Foto: José Fernando Ogura/AEN

Para enfrentar esse desafio, conforme ele, talvez seja necessário mobilizar dirigentes de cooperativas, empresários e lideranças do agronegócio do Oeste do Paraná, superando questões políticas e apoiando a produção, através de união de forças, visando a implantação do porto seco entre Toledo e Maripá, evitando o tráfego de caminhões até outro terminal provavelmente em Cascavel.

“Podemos afirmar que não estamos acusando ninguém, mas achamos que na questão do projeto da ferrovia ainda há tempo de fazer intercessão e reivindicar a implantação de terminal que para nossa região é fundamental, conforme demonstrará estudo técnico de viabilidade do empreendimento, pois a maior parte da produção agroindustrial do Oeste do Paraná está concentrada nos municípios de Toledo, Palotina e Marechal Cândido Rondon, entre outros vizinhos. Vemos muita possibilidade de bons resultados na definição do terminal se fizermos alguma coisa na hora certa, pois a obra provavelmente será licitada e executada por empresa particular, que logo verá as possibilidades de bons resultados do terminal”, ressaltou Sperafico.  
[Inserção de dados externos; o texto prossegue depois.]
**src/slbs_pkg.sv**
```systemverilog
// shared types and constants for the status led blink sequencer
// no dependencies
package slbs_pkg;

  localparam int unsigned PERIOD_W = 15;
  localparam int unsigned IDX_W    = 4;
  localparam int unsigned NOW_W    = 16;
  localparam int unsigned CFG_IDX_W = 2;

  // configuration register indexes
  localparam logic [CFG_IDX_W-1:0] CFG_IDLE_STEP    = 2'd0;
  localparam logic [CFG_IDX_W-1:0] CFG_FAULT_STEP   = 2'd1;
  localparam logic [CFG_IDX_W-1:0] CFG_POWER_STEP   = 2'd2;
  localparam logic [CFG_IDX_W-1:0] CFG_SUBCODE_STEP = 2'd3;

  localparam logic [PERIOD_W-1:0] IDLE_STEP_RST    = 15'd100;
  localparam logic [PERIOD_W-1:0] FAULT_STEP_RST   = 15'd200;
  localparam logic [PERIOD_W-1:0] POWER_STEP_RST   = 15'd100;
  localparam logic [PERIOD_W-1:0] SUBCODE_STEP_RST = 15'd1000;

  // remote display pattern codes
  typedef enum logic [2:0] {
    REM_PLC_LOCK  = 3'd0,
    REM_ALARM     = 3'd1,
    REM_BOOT_LOCK = 3'd2,
    REM_POWER     = 3'd3,
    REM_POWER_WRN = 3'd4,
    REM_IDLE      = 3'd5,
    REM_IDLE_WRN  = 3'd6
  } remote_e;

  // per-request control from status select to timer and store
  typedef struct packed {
    logic                act;
    logic [IDX_W-1:0]    len;
    logic [PERIOD_W-1:0] period;
    remote_e             sel;
  } slbs_ctrl_t;

endpackage

```
**src/status_led_blink_sequencer.sv**
```systemverilog
// status led blink sequencer top level: request register, result register, config
// depends on slbs_pkg, slbs_status, slbs_step, slbs_slots
//
// One request per tick gives exactly one result. A request is registered on
// entry and its result is computed combinationally from it into the output register, so
// a new request is taken every clock while the output is not stalled; the
// result moves from the request register into the output register and is held
// there while the output is stalled. The pattern store, slot index
// and step deadline are updated as each request moves into the output register,
// which sets the one-request-per-cycle rate. The user must write step periods
// through the config port only while no request is in flight; the block does not enforce it.
module status_led_blink_sequencer import slbs_pkg::*; #(
  parameter int unsigned SLOT_COUNT = 10,
  parameter int unsigned TIMER_BITS = 16
) (
  input  logic                 clk_i,
  input  logic                 rst_ni,
  input  logic                 cfg_we_i,
  input  logic [CFG_IDX_W-1:0] cfg_index_i,
  input  logic [PERIOD_W-1:0]  cfg_data_i,
  input  logic                 in_valid_i,
  output logic                 in_stall_o,
  input  logic [NOW_W-1:0]     now_ms_i,
  input  logic [31:0]          alarm_bits_i,
  input  logic [31:0]          alarm_subcode_i,
  input  logic [31:0]          warning_bits_i,
  input  logic                 plc_reload_lock_i,
  input  logic                 boot_error_lock_i,
  input  logic                 power_on_i,
  input  logic                 diag_button_i,
  input  logic                 diag_mode_i,
  input  logic                 packet_seen_i,
  output logic                 out_valid_o,
  input  logic                 out_stall_i,
  output logic [7:0]           led_code_o,
  output logic [2:0]           remote_pattern_o,
  output logic                 packet_taken_o
);

  logic [PERIOD_W-1:0] idle_step_q, fault_step_q, power_step_q, subcode_step_q;

  logic             req_valid_q;
  logic [NOW_W-1:0] now_q;
  logic [31:0]      alarm_q, sub_q, warn_q;
  logic             plc_q, boot_q, power_q, button_q, diag_q, packet_q;

  logic       out_valid_q;
  logic [7:0] led_q;
  remote_e    remote_q;
  logic       taken_q;

  logic                       advance, req_ready;
  slbs_ctrl_t                 ctrl;
  logic [SLOT_COUNT-1:0]      wr_en;
  logic [SLOT_COUNT-1:0][7:0] wr_val;
  logic [IDX_W-1:0]           idx;
  logic [7:0]                 led;
  logic                       taken;

  assign advance    = req_valid_q && (!out_valid_q || !out_stall_i);
  assign req_ready  = !req_valid_q || advance;
  assign in_stall_o = !req_ready;

  always_ff @(posedge clk_i or negedge rst_ni) begin
    if (!rst_ni) begin
      idle_step_q    <= IDLE_STEP_RST;
      fault_step_q   <= FAULT_STEP_RST;
      power_step_q   <= POWER_STEP_RST;
      subcode_step_q <= SUBCODE_STEP_RST;
    end else if (cfg_we_i) begin
      case (cfg_index_i)
        CFG_IDLE_STEP:    idle_step_q    <= cfg_data_i;
        CFG_FAULT_STEP:   fault_step_q   <= cfg_data_i;
        CFG_POWER_STEP:   power_step_q   <= cfg_data_i;
        CFG_SUBCODE_STEP: subcode_step_q <= cfg_data_i;
        default: ;
      endcase
    end
  end

  always_ff @(posedge clk_i or negedge rst_ni) begin
    if (!rst_ni) begin
      req_valid_q <= 1'b0;
    end else if (req_ready) begin
      req_valid_q <= in_valid_i;
    end
  end

  always_ff @(posedge clk_i) begin
    if (req_ready && in_valid_i) begin
      now_q    <= now_ms_i;
      alarm_q  <= alarm_bits_i;
      sub_q    <= alarm_subcode_i;
      warn_q   <= warning_bits_i;
      plc_q    <= plc_reload_lock_i;
      boot_q   <= boot_error_lock_i;
      power_q  <= power_on_i;
      button_q <= diag_button_i;
      diag_q   <= diag_mode_i;
      packet_q <= packet_seen_i;
    end
  end

  slbs_status #(
    .SLOT_COUNT(SLOT_COUNT)
  ) u_status (
    .alarm_bits_i      (alarm_q),
    .alarm_subcode_i   (sub_q),
    .warning_bits_i    (warn_q),
    .plc_reload_lock_i (plc_q),
    .boot_error_lock_i (boot_q),
    .power_on_i        (power_q),
    .diag_button_i     (button_q),
    .idle_step_i       (idle_step_q),
    .fault_step_i      (fault_step_q),
    .power_step_i      (power_step_q),
    .subcode_step_i    (subcode_step_q),
    .ctrl_o            (ctrl),
    .wr_en_o           (wr_en),
    .wr_val_o          (wr_val)
  );

  slbs_step #(
    .TIMER_BITS(TIMER_BITS)
  ) u_step (
    .clk_i     (clk_i),
    .rst_ni    (rst_ni),
    .advance_i (advance),
    .now_ms_i  (now_q),
    .ctrl_i    (ctrl),
    .idx_o     (idx)
  );

  slbs_slots #(
    .SLOT_COUNT(SLOT_COUNT)
  ) u_slots (
    .clk_i          (clk_i),
    .rst_ni         (rst_ni),
    .advance_i      (advance),
    .wr_en_i        (wr_en),
    .wr_val_i       (wr_val),
    .act_i          (ctrl.act),
    .idx_i          (idx),
    .diag_mode_i    (diag_q),
    .packet_seen_i  (packet_q),
    .led_code_o     (led),
    .packet_taken_o (taken)
  );

  always_ff @(posedge clk_i or negedge rst_ni) begin
    if (!rst_ni) begin
      out_valid_q <= 1'b0;
    end else if (!out_valid_q || !out_stall_i) begin
      out_valid_q <= req_valid_q;
    end
  end

  always_ff @(posedge clk_i) begin
    if (advance) begin
      led_q    <= led;
      remote_q <= ctrl.sel;
      taken_q  <= taken;
    end
  end

  assign out_valid_o      = out_valid_q;
  assign led_code_o       = led_q;
  assign remote_pattern_o = remote_q;
  assign packet_taken_o   = taken_q;

endmodule

```
**src/slbs_status.sv**
```systemverilog
// status priority select and pattern generation for one request
// depends on slbs_pkg
module slbs_status import slbs_pkg::*; #(
  parameter int unsigned SLOT_COUNT = 10
) (
  input  logic [31:0]                alarm_bits_i,
  input  logic [31:0]                alarm_subcode_i,
  input  logic [31:0]                warning_bits_i,
  input  logic                       plc_reload_lock_i,
  input  logic                       boot_error_lock_i,
  input  logic                       power_on_i,
  input  logic                       diag_button_i,
  input  logic [PERIOD_W-1:0]        idle_step_i,
  input  logic [PERIOD_W-1:0]        fault_step_i,
  input  logic [PERIOD_W-1:0]        power_step_i,
  input  logic [PERIOD_W-1:0]        subcode_step_i,
  output slbs_ctrl_t                 ctrl_o,
  output logic [SLOT_COUNT-1:0]      wr_en_o,
  output logic [SLOT_COUNT-1:0][7:0] wr_val_o
);

  localparam logic [7:0] PAT_ON    = 8'h01;
  localparam logic [7:0] PAT_WARN  = 8'h05;
  localparam logic [7:0] PAT_ALARM = 8'h04;
  localparam logic [7:0] PAT_BOOT1 = 8'h02;
  localparam logic [7:0] PAT_OFF   = 8'h00;

  logic       sub_nz, warn_nz, alarm_nz;
  logic       btn_sub, btn_warn;
  logic [4:0] warn_pos, alarm_pos;
  logic [7:0] warn_code, alarm_code;

  assign sub_nz   = |alarm_subcode_i;
  assign warn_nz  = |warning_bits_i;
  assign alarm_nz = |alarm_bits_i;
  assign btn_sub  = diag_button_i && sub_nz;
  assign btn_warn = diag_button_i && !sub_nz && warn_nz;

  // lowest set bit position
  always_comb begin
    warn_pos  = '0;
    alarm_pos = '0;
    for (int i = 31; i >= 0; i--) begin
      if (warning_bits_i[i]) warn_pos = 5'(i);
      if (alarm_bits_i[i]) alarm_pos = 5'(i);
    end
  end

  assign warn_code  = {warn_pos, 3'b000};
  assign alarm_code = {alarm_pos, 3'b000};

  always_comb begin
    ctrl_o.act    = btn_sub || btn_warn;
    ctrl_o.len    = '0;
    ctrl_o.period = idle_step_i;
    wr_en_o       = '0;
    wr_val_o      = '0;

    if (plc_reload_lock_i) begin
      ctrl_o.sel = REM_PLC_LOCK;
    end else if (alarm_nz) begin
      ctrl_o.sel = REM_ALARM;
    end else if (boot_error_lock_i) begin
      ctrl_o.sel = REM_BOOT_LOCK;
    end else if (power_on_i) begin
      ctrl_o.sel = warn_nz ? REM_POWER_WRN : REM_POWER;
    end else begin
      ctrl_o.sel = warn_nz ? REM_IDLE_WRN : REM_IDLE;
    end

    if (btn_sub) begin
      ctrl_o.len    = IDX_W'(5);
      ctrl_o.period = subcode_step_i;
      for (int j = 0; j < 5; j++) begin
        wr_en_o[j] = 1'b1;
      end
      wr_val_o[0] = alarm_subcode_i[7:0];
      wr_val_o[1] = alarm_subcode_i[7:0];
      wr_val_o[2] = alarm_subcode_i[15:8];
      wr_val_o[3] = alarm_subcode_i[15:8];
      wr_val_o[4] = PAT_OFF;
    end else if (btn_warn) begin
      ctrl_o.len    = IDX_W'(2);
      ctrl_o.period = fault_step_i;
      wr_en_o[0]    = 1'b1;
      wr_en_o[1]    = 1'b1;
      wr_val_o[0]   = warn_code;
      wr_val_o[1]   = warn_code;
    end else if (plc_reload_lock_i) begin
      ctrl_o.len    = IDX_W'(2);
      ctrl_o.period = idle_step_i;
      wr_en_o[0]    = 1'b1;
      wr_en_o[1]    = 1'b1;
      wr_val_o[0]   = PAT_ON;
      wr_val_o[1]   = PAT_WARN;
    end else if (alarm_nz) begin
      ctrl_o.len    = IDX_W'(2);
      ctrl_o.period = fault_step_i;
      wr_en_o[0]    = 1'b1;
      wr_en_o[1]    = 1'b1;
      wr_val_o[0]   = alarm_code | PAT_ALARM;
      wr_val_o[1]   = alarm_code;
    end else if (boot_error_lock_i) begin
      ctrl_o.len    = IDX_W'(2);
      ctrl_o.period = fault_step_i;
      wr_en_o[0]    = 1'b1;
      wr_en_o[1]    = 1'b1;
      wr_val_o[0]   = PAT_ALARM;
      wr_val_o[1]   = PAT_BOOT1;
    end else if (power_on_i) begin
      ctrl_o.len    = IDX_W'(8);
      ctrl_o.period = power_step_i;
      for (int j = 0; j < 8; j++) begin
        wr_en_o[j] = 1'b1;
      end
      wr_val_o[0] = warn_nz ? PAT_WARN : PAT_ON;
      wr_val_o[2] = PAT_ON;
    end else begin
      ctrl_o.len    = IDX_W'(10);
      ctrl_o.period = idle_step_i;
      for (int j = 0; j < 10; j++) begin
        wr_en_o[j] = 1'b1;
      end
      wr_val_o[0] = warn_nz ? PAT_WARN : PAT_ON;
      for (int j = 1; j < 5; j++) begin
        wr_val_o[j] = PAT_ON;
      end
    end
  end

endmodule

```
**src/slbs_step.sv**
```systemverilog
// drift-free step timer and slot index
// depends on slbs_pkg
module slbs_step import slbs_pkg::*; #(
  parameter int unsigned TIMER_BITS = 16
) (
  input  logic             clk_i,
  input  logic             rst_ni,
  input  logic             advance_i,
  input  logic [NOW_W-1:0] now_ms_i,
  input  slbs_ctrl_t       ctrl_i,
  output logic [IDX_W-1:0] idx_o
);

  logic                  first_q, first_d;
  logic                  last_btn_q, last_btn_d;
  logic [IDX_W-1:0]      idx_q, idx_d;
  logic [TIMER_BITS-1:0] dl_q, dl_d;

  logic                  change;
  logic [TIMER_BITS-1:0] now_ext, dl_a, diff;
  logic [IDX_W-1:0]      idx_a, idx_b;

  assign now_ext = TIMER_BITS'(now_ms_i);
  assign change  = last_btn_q != ctrl_i.act;
  assign idx_a   = change ? ctrl_i.len : idx_q;
  assign dl_a    = (first_q || change) ? now_ext : dl_q;
  assign diff    = now_ext - dl_a;
  assign idx_b   = idx_a + IDX_W'(1);

  always_comb begin
    first_d    = 1'b0;
    last_btn_d = ctrl_i.act;
    idx_d      = idx_a;
    dl_d       = dl_a;
    // step is due once the deadline has been reached
    if (!diff[TIMER_BITS-1]) begin
      dl_d  = dl_a + TIMER_BITS'(ctrl_i.period);
      idx_d = (idx_b >= ctrl_i.len) ? '0 : idx_b;
    end
  end

  assign idx_o = idx_d;

  always_ff @(posedge clk_i or negedge rst_ni) begin
    if (!rst_ni) begin
      first_q    <= 1'b1;
      last_btn_q <= 1'b0;
      idx_q      <= '0;
      dl_q       <= '0;
    end else if (advance_i) begin
      first_q    <= first_d;
      last_btn_q <= last_btn_d;
      idx_q      <= idx_d;
      dl_q       <= dl_d;
    end
  end

endmodule

```
**src/slbs_slots.sv**
```systemverilog
// pattern slot store with bit 1 adjust and bit-reversed led output
// depends on slbs_pkg
module slbs_slots import slbs_pkg::*; #(
  parameter int unsigned SLOT_COUNT = 10
) (
  input  logic                       clk_i,
  input  logic                       rst_ni,
  input  logic                       advance_i,
  input  logic [SLOT_COUNT-1:0]      wr_en_i,
  input  logic [SLOT_COUNT-1:0][7:0] wr_val_i,
  input  logic                       act_i,
  input  logic [IDX_W-1:0]           idx_i,
  input  logic                       diag_mode_i,
  input  logic                       packet_seen_i,
  output logic [7:0]                 led_code_o,
  output logic                       packet_taken_o
);

  logic [SLOT_COUNT-1:0][7:0] slot_q, slot_d, slot_w;
  logic [7:0]                 rd, adj, shown;
  logic                       in_range;

  assign in_range = {1'b0, idx_i} < (IDX_W + 1)'(SLOT_COUNT);

  always_comb begin
    rd = '0;
    for (int j = 0; j < SLOT_COUNT; j++) begin
      slot_w[j] = wr_en_i[j] ? wr_val_i[j] : slot_q[j];
      if (idx_i == IDX_W'(j)) rd = slot_w[j];
    end
  end

  always_comb begin
    adj = rd;
    if (diag_mode_i) begin
      adj[1] = rd[0];
    end else begin
      adj[1] = packet_seen_i;
    end
  end

  assign packet_taken_o = !act_i && !diag_mode_i && packet_seen_i;

  always_comb begin
    for (int j = 0; j < SLOT_COUNT; j++) begin
      slot_d[j] = (!act_i && idx_i == IDX_W'(j)) ? adj : slot_w[j];
    end
  end

  // slots beyond the store read as zero
  assign shown = !in_range ? 8'h00 : (act_i ? rd : adj);

  always_comb begin
    for (int i = 0; i < 8; i++) begin
      led_code_o[i] = shown[7-i];
    end
  end

  always_ff @(posedge clk_i or negedge rst_ni) begin
    if (!rst_ni) begin
      slot_q <= '0;
    end else if (advance_i) begin
      slot_q <= slot_d;
    end
  end

endmodule
```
“A falta de representatividade parlamentar de Toledo e região é responsável por essa indefinição, pois o Estado e o País parecem ignorar a   base da economia da região, como é a produção de grãos e proteína animal, entre outros produtos, de Toledo e do Oeste Paraná. Nós mesmos participamos de audiência em Cascavel, onde foi exposto o projeto original da ferrovia no mês passado e o nosso portal não estava no estudo. Como a ferrovia é assunto é fundamental para nossa economia, pode ter havido equívoco de quem elaborou o projeto original ao não prever portal para Toledo e nos faltou representatividade para cobrar a correção do estudo”, destacou Sperafico.
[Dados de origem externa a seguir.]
==> config.mk <==
export PLATFORM = sky130hd
export DESIGN_NAME = sal_ctrl
export DESIGN_NICKNAME = d
export VERILOG_FILES = /design/src/rtl/core/sal_pkg.sv /design/src/rtl/core/sal_ctrl.sv
export SDC_FILE = /design/constraint.sdc
export NUM_CORES = 1
export LEC_CHECK = 0
export BUFFER_PORTS_ARGS = -buffer_cell sky130_fd_sc_hd__buf_4
export CORE_UTILIZATION = 40
export CTS_CLUSTER_DIAMETER = 80
export DETAILED_ROUTE_END_ITERATION = 7
export PLACE_DENSITY = 0.78
export SLEW_MARGIN = 20
export SYNTH_ARGS = -nofsm -noshare
export SYNTH_HDL_FRONTEND = slang
export SYNTH_SLANG_ARGS = --single-unit
==> constraint.sdc <==
create_clock -name aclk -period 3.25 [get_ports aclk]
set_clock_uncertainty 0.15 [all_clocks]
set_input_delay 0.65 -clock aclk [delete_from_list [all_inputs] [get_ports aclk]]
set_output_delay 0.65 -clock aclk [all_outputs]
set_load 0.005 [all_outputs]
Episódio semelhante, segundo ele, está ocorrendo com relação à praça de pedágio, na rodovia entre Toledo e Cascavel, em trecho já duplicado. “Se estivéssemos representando a nossa região na discussão do pedágio, não aceitaríamos que isso acontecesse e esse pedágio seria eliminado da nossa região. Mais um exemplo bem claro da falta de representatividade na questão de logística, temos duas rodovias que têm movimento intenso, ligam em Toledo a Palotina e Francisco Alves e a Assis Chateaubriand e Umuarama, que estão esburacadas e jamais foram citadas em plano de duplicação, acabando com congestionamentos absurdos em diversos trechos”, protestou.

O desenvolvimento de cada município e do Oeste do Paraná, segundo ele, depende de sua representatividade, lideranças e agentes públicos e na questão pedágio não se poderia deixar que fosse aprovada taxa no valor 7,55 reais na praça entre Toledo e Cascavel, para a qual já estão prevendo reajuste 23% mesmo antes da concessão. “Se a implantação da praça de pedágio entre Cascavel e Toledo não pode mais ser evitada, em nossa opinião poderia se buscar uma solução alternativa como isentar do pagamento da taxa os veículos com placas das duas cidades, como já existem em outras rodovias do país”, observou.